-- INFORMATION GIVEN follows --

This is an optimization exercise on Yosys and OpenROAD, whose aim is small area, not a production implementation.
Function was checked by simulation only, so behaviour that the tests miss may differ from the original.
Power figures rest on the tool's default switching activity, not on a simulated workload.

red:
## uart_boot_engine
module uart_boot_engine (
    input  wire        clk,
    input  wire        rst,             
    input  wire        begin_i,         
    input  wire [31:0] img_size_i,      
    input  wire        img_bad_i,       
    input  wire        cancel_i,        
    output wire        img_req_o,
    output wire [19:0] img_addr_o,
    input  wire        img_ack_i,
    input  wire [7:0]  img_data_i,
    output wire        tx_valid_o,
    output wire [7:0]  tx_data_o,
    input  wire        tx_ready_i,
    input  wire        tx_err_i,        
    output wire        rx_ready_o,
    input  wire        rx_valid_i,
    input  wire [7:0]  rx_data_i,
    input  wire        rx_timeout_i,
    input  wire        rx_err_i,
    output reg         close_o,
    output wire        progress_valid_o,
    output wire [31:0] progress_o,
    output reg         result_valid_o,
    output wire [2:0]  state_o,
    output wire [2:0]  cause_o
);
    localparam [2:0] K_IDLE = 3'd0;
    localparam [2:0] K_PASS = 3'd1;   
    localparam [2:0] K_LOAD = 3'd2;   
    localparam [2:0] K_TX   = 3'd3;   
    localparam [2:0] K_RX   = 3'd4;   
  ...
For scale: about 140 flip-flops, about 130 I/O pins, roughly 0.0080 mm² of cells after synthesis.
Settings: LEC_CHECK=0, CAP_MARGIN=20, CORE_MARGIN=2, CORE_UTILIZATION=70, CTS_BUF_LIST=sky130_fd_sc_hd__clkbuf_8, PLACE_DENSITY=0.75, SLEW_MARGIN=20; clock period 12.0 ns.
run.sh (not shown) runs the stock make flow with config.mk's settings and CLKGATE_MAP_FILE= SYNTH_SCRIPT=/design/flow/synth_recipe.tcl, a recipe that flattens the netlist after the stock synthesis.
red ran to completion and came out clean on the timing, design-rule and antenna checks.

-- INFORMATION GIVEN concluded --
-- INFORMATION GIVEN follows --

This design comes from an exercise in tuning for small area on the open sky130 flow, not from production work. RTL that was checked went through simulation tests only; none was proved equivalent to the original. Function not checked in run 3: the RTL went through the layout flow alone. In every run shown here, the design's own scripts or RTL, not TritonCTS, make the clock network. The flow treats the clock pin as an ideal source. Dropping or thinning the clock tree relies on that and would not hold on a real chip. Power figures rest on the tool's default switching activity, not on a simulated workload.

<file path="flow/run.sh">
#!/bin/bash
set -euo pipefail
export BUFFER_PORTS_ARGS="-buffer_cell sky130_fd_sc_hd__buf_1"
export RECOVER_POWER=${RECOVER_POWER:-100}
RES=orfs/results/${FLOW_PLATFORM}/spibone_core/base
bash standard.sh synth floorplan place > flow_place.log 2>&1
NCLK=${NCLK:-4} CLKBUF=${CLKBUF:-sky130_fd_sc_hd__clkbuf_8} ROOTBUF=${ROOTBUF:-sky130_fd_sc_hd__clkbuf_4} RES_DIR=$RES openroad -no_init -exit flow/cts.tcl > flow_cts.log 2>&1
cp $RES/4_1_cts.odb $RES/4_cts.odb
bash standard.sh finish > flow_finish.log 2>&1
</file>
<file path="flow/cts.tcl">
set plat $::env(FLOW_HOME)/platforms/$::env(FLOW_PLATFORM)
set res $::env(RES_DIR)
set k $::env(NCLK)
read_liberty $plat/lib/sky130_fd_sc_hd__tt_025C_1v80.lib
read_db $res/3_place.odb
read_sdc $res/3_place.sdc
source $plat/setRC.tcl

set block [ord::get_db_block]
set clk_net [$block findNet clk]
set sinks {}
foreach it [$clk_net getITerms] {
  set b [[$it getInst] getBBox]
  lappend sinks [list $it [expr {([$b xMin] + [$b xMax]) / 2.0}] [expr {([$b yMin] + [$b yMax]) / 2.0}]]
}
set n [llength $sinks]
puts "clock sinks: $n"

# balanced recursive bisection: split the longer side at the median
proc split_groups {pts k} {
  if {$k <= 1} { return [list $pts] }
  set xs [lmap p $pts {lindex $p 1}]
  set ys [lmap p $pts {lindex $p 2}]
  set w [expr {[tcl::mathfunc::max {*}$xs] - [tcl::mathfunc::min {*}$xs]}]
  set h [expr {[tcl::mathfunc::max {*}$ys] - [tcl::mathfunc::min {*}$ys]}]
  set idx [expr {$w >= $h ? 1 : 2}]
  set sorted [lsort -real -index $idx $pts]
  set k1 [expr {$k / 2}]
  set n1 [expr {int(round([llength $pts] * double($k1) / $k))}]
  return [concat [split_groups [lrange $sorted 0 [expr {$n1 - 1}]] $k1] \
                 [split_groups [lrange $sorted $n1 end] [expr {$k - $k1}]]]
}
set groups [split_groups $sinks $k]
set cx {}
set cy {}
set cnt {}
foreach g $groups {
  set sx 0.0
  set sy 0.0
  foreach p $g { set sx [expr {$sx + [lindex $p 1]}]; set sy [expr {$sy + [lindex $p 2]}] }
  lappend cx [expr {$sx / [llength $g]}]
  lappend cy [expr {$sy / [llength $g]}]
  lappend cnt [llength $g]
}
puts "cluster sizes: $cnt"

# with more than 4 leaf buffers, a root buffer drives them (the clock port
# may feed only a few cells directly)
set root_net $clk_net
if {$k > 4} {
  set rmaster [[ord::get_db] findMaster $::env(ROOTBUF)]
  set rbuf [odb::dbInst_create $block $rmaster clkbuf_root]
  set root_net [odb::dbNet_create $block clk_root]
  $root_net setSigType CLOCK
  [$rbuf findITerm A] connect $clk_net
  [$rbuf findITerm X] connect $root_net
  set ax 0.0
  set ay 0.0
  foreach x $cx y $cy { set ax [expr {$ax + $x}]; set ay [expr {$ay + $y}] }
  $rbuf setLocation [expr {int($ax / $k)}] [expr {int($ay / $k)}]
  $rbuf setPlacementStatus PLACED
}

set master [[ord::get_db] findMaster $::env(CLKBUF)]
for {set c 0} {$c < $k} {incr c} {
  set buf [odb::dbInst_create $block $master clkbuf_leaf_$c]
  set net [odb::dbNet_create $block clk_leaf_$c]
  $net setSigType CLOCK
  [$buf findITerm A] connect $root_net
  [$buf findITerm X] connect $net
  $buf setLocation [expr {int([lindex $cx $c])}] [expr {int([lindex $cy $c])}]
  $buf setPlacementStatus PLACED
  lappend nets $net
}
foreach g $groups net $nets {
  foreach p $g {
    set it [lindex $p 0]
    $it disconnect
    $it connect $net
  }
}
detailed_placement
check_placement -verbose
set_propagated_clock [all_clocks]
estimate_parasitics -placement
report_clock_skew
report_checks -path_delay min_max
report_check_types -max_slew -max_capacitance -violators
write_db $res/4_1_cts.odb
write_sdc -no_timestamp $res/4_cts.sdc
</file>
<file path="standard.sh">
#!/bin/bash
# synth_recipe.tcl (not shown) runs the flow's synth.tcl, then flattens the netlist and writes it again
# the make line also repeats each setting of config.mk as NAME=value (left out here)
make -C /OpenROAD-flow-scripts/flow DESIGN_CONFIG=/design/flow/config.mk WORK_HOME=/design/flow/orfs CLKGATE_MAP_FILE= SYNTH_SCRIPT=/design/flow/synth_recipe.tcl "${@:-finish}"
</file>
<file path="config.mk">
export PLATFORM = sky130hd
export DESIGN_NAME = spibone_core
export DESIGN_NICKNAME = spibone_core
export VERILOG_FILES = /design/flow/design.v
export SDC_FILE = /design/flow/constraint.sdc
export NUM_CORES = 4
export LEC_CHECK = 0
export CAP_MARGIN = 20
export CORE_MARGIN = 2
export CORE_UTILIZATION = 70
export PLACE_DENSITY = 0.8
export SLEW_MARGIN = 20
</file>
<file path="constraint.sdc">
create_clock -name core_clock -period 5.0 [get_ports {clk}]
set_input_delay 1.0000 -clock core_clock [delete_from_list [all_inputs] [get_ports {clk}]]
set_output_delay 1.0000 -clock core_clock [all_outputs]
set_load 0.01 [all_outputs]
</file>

-- INFORMATION GIVEN concluded --

→ ASSIGNMENT: Which lines above run from the one containing "detailed_placement" down to the one containing "# synth_recipe.tcl (not"? Repeat exactly those, both ends included, and nothing else.

→ EXERCISE RESPONSE:
detailed_placement
check_placement -verbose
set_propagated_clock [all_clocks]
estimate_parasitics -placement
report_clock_skew
report_checks -path_delay min_max
report_check_types -max_slew -max_capacitance -violators
write_db $res/4_1_cts.odb
write_sdc -no_timestamp $res/4_cts.sdc
</file>
<file path="standard.sh">
#!/bin/bash
# synth_recipe.tcl (not shown) runs the flow's synth.tcl, then flattens the netlist and writes it again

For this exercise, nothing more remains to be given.